Action item
State the number of lines in the following data that include the word "firstDrtPassIters", with no other text.
Start of Extracted information
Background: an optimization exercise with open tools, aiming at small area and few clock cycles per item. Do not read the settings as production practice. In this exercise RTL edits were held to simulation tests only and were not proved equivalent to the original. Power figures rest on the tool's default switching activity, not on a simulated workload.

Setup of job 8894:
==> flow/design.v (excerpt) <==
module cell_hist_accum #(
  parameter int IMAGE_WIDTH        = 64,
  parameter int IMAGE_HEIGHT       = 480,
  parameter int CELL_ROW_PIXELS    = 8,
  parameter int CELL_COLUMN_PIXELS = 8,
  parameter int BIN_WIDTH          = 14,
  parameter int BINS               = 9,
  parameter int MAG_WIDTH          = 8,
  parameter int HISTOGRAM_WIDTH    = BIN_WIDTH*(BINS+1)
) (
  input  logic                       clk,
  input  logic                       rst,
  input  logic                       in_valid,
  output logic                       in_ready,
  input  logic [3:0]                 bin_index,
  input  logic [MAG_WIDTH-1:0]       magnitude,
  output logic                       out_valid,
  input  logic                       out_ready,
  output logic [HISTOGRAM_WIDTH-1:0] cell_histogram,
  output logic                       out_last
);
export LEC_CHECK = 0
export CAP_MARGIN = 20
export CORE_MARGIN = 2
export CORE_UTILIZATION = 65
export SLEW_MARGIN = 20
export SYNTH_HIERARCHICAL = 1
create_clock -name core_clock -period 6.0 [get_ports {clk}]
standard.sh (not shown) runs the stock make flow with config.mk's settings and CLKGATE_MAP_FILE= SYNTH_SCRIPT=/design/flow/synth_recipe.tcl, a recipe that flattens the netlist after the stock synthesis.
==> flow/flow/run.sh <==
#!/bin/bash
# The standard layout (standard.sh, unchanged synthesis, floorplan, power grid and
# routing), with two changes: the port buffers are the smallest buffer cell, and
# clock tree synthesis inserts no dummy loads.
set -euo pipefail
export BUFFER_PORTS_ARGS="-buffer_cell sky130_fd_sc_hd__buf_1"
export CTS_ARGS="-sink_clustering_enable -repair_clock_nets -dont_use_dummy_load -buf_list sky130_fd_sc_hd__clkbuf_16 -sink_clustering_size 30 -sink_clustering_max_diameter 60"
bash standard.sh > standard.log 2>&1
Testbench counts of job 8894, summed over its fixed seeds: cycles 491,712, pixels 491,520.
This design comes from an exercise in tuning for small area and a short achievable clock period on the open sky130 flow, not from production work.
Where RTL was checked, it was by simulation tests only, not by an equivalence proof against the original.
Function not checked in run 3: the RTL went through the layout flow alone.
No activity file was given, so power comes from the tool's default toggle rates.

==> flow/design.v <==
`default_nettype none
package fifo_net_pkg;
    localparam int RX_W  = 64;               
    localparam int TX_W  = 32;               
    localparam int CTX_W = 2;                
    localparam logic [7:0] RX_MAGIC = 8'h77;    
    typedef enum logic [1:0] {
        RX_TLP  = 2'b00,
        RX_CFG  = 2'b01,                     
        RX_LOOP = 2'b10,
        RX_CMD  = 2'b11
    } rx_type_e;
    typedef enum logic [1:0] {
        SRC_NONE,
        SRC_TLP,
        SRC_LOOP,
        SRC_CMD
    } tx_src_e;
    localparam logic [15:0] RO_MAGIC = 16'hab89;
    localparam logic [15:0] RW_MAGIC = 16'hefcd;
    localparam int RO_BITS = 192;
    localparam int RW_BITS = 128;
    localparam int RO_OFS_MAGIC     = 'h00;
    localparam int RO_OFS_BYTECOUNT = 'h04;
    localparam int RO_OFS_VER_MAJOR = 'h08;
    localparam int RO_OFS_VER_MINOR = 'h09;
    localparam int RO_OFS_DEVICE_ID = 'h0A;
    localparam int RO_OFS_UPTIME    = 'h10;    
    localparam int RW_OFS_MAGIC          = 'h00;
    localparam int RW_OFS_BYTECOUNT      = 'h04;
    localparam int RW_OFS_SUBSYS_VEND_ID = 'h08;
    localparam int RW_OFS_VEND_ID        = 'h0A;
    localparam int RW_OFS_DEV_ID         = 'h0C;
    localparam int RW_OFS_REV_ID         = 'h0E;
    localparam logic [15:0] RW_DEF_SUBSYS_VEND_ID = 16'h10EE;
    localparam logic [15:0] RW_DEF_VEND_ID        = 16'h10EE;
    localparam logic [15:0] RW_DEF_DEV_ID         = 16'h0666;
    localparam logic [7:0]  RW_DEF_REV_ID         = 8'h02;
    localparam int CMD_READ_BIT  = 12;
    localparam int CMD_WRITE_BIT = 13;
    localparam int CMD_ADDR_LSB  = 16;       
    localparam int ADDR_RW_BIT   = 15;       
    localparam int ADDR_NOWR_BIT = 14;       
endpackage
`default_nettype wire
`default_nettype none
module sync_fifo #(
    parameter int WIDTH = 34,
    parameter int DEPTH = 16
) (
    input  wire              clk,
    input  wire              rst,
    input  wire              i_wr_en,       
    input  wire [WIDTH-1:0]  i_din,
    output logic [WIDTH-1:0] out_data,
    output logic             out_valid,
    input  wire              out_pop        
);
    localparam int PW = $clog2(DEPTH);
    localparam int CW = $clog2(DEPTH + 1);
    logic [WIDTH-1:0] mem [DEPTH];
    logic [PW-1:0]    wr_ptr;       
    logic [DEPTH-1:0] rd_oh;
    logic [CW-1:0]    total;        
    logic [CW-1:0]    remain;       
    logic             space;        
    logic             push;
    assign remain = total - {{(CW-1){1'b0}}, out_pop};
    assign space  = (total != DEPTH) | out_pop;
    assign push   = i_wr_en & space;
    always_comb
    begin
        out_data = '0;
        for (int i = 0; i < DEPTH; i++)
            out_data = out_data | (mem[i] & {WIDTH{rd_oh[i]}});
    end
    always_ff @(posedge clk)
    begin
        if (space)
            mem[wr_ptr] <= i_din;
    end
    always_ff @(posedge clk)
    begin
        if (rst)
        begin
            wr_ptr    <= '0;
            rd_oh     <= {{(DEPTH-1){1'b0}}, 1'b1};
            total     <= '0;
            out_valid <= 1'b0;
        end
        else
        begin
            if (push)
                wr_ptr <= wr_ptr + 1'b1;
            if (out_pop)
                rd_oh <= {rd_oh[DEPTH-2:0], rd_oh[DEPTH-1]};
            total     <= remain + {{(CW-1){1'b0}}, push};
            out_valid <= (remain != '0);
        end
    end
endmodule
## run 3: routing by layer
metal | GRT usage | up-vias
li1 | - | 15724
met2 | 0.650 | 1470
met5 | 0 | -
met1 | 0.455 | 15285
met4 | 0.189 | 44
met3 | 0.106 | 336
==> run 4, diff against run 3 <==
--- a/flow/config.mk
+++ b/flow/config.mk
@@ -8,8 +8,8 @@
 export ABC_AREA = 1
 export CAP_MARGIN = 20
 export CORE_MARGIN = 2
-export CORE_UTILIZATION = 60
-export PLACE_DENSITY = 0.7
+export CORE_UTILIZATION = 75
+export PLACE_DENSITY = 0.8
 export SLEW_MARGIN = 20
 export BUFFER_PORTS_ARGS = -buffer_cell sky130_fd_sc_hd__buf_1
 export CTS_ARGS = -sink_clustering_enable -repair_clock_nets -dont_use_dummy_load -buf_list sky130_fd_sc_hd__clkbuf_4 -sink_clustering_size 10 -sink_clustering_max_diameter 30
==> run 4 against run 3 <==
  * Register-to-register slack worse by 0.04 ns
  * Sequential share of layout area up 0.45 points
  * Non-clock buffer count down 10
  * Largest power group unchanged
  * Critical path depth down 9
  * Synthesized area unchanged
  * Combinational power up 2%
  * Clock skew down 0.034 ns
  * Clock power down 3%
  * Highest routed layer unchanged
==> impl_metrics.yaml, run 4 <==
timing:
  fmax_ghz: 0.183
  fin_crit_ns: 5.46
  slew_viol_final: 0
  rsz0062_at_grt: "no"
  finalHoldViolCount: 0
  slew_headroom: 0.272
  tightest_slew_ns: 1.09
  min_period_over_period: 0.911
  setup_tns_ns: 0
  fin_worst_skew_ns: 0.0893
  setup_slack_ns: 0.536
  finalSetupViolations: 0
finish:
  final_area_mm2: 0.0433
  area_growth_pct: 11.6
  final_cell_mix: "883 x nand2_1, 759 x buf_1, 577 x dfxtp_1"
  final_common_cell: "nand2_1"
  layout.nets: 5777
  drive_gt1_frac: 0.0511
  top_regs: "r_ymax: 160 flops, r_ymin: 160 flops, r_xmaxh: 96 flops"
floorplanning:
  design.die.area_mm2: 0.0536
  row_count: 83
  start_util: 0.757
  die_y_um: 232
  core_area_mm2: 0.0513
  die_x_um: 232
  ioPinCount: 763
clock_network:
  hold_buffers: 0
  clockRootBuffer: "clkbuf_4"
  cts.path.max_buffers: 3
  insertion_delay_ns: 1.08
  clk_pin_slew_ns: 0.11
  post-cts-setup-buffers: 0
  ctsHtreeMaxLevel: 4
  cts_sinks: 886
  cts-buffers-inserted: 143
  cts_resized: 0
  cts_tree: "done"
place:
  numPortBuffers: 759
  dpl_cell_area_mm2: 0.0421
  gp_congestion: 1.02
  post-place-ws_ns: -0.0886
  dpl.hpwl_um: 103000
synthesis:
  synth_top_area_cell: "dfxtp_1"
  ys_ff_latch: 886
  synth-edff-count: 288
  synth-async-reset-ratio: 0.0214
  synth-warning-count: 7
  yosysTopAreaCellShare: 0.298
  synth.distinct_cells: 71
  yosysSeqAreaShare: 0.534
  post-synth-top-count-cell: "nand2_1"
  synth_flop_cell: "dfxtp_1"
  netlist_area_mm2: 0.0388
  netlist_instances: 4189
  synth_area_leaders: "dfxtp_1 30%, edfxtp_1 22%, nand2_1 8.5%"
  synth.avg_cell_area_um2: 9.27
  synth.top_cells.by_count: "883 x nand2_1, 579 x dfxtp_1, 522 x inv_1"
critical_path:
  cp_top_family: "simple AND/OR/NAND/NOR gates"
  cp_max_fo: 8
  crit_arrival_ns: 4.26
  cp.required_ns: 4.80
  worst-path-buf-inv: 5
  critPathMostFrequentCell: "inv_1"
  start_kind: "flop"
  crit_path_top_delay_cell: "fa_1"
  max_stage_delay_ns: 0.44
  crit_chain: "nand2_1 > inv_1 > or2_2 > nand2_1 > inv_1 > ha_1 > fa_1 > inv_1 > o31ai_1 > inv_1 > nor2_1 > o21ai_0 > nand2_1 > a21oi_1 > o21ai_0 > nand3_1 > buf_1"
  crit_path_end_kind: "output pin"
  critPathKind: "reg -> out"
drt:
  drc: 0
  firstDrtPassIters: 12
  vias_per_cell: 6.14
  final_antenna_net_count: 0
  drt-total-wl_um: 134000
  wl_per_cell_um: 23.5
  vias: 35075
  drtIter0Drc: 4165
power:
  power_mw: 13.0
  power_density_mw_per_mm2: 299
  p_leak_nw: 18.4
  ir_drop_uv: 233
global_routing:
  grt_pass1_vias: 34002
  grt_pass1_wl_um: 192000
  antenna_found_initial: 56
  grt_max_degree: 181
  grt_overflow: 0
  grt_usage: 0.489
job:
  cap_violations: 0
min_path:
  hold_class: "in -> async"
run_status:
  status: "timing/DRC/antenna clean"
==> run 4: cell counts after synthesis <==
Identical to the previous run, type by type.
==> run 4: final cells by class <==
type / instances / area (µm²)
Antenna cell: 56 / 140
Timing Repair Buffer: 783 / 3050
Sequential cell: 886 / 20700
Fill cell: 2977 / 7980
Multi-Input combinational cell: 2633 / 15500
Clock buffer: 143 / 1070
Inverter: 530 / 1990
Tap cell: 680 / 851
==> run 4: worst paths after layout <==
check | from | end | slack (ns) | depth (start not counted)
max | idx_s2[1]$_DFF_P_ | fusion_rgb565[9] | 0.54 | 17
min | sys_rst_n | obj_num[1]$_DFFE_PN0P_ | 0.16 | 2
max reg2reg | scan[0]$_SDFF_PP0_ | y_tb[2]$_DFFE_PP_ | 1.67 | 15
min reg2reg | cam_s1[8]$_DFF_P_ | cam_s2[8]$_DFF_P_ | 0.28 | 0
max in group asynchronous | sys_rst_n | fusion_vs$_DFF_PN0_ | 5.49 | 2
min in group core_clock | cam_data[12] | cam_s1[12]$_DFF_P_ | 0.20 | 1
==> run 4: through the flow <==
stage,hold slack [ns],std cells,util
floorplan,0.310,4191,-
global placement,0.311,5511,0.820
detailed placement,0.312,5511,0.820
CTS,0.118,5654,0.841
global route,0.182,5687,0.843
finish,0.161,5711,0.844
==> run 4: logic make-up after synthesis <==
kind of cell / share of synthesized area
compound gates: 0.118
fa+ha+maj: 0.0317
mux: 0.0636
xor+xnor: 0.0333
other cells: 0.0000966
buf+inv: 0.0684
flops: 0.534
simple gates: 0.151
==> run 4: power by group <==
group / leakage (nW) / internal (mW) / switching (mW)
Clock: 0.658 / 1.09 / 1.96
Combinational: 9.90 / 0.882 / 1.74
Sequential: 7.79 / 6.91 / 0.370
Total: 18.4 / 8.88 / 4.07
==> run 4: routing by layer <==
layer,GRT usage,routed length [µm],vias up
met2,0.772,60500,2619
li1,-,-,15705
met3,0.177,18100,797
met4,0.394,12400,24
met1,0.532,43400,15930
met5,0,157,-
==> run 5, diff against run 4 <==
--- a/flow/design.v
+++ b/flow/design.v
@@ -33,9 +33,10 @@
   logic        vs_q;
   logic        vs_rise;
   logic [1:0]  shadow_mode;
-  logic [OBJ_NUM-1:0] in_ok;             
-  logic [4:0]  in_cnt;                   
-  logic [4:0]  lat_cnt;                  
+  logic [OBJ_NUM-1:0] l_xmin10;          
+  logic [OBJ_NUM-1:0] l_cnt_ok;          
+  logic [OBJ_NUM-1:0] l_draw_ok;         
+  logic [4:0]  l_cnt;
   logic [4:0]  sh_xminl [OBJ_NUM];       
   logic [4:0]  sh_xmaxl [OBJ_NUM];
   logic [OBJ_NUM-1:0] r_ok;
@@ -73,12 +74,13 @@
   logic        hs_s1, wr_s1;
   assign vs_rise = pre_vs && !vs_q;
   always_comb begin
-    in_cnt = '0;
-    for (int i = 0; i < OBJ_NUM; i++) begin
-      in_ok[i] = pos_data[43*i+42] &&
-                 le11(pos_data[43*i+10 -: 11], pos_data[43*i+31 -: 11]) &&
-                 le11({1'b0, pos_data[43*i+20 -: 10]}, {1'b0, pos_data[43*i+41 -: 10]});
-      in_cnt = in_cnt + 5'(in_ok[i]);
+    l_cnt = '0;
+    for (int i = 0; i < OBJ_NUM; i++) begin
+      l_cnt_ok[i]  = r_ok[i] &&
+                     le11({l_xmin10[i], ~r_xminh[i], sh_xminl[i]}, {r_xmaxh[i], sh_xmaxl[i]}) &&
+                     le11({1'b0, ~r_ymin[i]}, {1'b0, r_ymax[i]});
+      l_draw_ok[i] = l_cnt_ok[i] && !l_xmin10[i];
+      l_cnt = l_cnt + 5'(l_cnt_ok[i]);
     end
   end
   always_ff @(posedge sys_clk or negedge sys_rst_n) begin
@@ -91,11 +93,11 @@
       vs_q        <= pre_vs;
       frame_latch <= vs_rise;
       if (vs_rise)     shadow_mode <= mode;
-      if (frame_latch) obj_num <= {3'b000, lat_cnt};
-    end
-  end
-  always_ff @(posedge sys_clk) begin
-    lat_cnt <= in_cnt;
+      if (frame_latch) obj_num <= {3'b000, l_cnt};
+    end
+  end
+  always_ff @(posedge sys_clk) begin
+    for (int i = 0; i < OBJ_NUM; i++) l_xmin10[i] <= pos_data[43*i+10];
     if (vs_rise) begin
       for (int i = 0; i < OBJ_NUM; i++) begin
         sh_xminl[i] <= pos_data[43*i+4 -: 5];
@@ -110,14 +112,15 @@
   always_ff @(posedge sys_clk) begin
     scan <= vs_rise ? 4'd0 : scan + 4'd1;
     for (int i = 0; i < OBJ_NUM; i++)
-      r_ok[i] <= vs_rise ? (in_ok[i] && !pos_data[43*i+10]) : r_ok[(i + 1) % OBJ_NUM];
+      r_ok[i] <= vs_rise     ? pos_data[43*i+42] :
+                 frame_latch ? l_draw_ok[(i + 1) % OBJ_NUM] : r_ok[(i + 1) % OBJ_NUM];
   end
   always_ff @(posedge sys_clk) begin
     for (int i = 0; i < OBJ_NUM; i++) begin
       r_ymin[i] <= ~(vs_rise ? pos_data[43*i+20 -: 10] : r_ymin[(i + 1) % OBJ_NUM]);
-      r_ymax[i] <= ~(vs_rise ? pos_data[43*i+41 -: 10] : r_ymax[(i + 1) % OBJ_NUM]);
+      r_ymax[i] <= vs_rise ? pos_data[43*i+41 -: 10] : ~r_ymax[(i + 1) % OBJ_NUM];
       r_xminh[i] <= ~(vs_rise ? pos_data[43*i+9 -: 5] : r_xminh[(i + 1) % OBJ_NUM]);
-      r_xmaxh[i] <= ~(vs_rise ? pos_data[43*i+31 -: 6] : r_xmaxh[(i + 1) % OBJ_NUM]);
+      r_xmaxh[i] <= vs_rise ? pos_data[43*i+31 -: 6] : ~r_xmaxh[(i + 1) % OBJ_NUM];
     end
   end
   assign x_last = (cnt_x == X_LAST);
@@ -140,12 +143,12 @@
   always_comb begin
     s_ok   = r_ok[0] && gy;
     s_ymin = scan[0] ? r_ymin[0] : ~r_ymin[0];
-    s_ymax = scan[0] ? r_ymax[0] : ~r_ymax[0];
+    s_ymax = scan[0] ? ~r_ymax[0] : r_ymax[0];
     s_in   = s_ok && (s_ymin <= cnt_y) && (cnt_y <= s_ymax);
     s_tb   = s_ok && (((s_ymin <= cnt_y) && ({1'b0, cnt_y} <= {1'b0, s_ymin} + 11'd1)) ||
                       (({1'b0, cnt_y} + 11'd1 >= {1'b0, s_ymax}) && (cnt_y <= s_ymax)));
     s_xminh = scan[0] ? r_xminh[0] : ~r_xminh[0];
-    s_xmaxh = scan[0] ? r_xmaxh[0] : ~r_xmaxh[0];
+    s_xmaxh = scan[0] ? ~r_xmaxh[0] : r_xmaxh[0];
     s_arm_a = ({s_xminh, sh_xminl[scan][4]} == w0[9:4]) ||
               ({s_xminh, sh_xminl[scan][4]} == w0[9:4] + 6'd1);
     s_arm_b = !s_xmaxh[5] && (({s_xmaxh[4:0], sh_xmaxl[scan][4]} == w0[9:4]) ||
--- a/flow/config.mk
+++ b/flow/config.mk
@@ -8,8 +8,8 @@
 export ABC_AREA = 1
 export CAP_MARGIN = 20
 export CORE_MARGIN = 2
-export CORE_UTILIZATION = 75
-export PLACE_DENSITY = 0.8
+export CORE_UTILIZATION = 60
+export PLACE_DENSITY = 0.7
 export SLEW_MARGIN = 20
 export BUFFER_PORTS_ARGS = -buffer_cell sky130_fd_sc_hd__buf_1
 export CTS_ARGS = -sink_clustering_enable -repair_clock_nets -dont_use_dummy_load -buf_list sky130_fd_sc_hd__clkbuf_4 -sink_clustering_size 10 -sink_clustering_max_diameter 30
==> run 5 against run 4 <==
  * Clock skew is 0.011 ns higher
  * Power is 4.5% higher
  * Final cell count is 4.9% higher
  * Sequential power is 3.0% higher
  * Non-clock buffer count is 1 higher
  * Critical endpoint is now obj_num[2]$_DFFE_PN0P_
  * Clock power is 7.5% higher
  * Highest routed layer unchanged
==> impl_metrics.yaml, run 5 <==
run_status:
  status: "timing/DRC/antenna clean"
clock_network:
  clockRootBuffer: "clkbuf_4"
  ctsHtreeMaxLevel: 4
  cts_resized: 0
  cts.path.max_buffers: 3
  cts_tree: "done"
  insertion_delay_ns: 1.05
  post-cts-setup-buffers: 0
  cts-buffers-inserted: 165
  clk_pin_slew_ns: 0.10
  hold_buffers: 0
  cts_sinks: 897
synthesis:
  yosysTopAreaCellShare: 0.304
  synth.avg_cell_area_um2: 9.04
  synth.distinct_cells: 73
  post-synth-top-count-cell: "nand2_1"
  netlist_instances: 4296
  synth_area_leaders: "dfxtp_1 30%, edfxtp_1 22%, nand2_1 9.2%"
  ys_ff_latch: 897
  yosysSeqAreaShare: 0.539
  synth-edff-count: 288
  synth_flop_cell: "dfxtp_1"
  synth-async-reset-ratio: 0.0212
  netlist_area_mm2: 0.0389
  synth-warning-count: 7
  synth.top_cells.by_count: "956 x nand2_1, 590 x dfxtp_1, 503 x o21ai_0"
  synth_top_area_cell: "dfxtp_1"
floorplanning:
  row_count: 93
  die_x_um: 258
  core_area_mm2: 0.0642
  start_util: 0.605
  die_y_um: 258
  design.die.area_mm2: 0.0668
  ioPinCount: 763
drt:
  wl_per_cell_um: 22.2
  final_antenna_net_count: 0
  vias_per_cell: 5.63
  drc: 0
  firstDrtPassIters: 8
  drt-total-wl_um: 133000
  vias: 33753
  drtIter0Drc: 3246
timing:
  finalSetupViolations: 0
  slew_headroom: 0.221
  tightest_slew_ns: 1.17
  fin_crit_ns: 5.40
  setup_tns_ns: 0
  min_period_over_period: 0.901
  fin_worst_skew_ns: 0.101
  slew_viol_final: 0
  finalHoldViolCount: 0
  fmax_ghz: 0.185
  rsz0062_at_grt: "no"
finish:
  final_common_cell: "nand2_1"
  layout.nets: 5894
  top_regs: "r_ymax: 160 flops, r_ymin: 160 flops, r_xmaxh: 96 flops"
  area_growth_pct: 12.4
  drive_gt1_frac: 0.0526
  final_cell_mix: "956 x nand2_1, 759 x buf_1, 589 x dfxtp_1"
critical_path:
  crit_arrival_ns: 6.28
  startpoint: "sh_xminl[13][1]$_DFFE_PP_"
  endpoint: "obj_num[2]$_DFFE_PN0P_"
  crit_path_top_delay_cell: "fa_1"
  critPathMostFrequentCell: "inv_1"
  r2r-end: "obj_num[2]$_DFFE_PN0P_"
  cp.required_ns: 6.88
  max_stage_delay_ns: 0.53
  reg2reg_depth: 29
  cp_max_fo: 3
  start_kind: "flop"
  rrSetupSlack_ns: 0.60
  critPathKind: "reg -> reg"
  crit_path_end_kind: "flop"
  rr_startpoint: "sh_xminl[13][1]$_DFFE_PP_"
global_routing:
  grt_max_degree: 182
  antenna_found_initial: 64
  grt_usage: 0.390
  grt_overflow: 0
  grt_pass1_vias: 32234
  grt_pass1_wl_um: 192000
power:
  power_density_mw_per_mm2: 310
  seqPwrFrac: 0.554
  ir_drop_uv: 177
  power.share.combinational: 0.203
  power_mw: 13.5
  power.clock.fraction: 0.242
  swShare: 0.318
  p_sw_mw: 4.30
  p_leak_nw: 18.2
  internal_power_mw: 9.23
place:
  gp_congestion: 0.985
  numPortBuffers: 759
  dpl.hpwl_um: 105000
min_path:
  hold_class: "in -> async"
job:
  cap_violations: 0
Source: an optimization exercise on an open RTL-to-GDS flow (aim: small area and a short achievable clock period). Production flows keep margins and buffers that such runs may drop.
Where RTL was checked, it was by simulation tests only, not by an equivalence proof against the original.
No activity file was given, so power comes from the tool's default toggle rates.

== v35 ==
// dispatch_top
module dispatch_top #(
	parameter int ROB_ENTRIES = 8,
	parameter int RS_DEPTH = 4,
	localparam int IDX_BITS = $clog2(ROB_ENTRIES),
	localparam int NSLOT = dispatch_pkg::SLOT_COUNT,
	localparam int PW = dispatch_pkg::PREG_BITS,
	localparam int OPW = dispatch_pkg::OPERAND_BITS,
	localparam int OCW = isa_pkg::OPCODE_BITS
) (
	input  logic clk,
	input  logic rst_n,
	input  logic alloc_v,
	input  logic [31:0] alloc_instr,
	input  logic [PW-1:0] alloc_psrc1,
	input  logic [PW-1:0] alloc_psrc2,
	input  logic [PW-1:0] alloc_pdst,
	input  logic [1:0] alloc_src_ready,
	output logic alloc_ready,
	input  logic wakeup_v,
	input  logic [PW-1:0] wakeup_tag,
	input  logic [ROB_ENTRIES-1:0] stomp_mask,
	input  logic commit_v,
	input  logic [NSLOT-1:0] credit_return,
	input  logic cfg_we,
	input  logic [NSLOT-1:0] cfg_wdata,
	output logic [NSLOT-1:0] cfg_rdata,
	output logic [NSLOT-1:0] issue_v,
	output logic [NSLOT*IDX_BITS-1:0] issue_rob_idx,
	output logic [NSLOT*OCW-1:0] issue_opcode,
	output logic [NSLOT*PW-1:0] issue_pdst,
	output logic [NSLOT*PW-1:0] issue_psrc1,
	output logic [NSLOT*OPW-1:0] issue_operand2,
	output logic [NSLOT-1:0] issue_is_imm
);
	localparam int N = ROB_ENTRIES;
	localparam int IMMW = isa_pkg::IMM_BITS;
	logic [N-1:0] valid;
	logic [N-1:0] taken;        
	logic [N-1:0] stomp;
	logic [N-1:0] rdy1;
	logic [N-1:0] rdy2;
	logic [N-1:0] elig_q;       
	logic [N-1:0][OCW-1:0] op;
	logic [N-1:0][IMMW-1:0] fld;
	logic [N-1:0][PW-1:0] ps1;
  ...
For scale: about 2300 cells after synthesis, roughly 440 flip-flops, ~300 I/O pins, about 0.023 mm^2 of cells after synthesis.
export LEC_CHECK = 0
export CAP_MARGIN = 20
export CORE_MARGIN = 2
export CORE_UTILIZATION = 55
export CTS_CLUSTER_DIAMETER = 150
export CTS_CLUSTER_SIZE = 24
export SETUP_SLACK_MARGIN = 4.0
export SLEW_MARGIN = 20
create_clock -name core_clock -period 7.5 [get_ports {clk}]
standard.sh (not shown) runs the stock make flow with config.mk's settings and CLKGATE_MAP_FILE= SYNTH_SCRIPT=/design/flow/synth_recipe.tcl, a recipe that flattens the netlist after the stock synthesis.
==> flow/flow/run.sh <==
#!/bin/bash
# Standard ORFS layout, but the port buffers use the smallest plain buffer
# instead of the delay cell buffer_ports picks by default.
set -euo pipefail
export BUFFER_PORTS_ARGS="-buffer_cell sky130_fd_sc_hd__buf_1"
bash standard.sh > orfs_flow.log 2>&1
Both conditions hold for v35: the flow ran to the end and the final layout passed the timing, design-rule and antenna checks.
End of Extracted information
Result of the task
2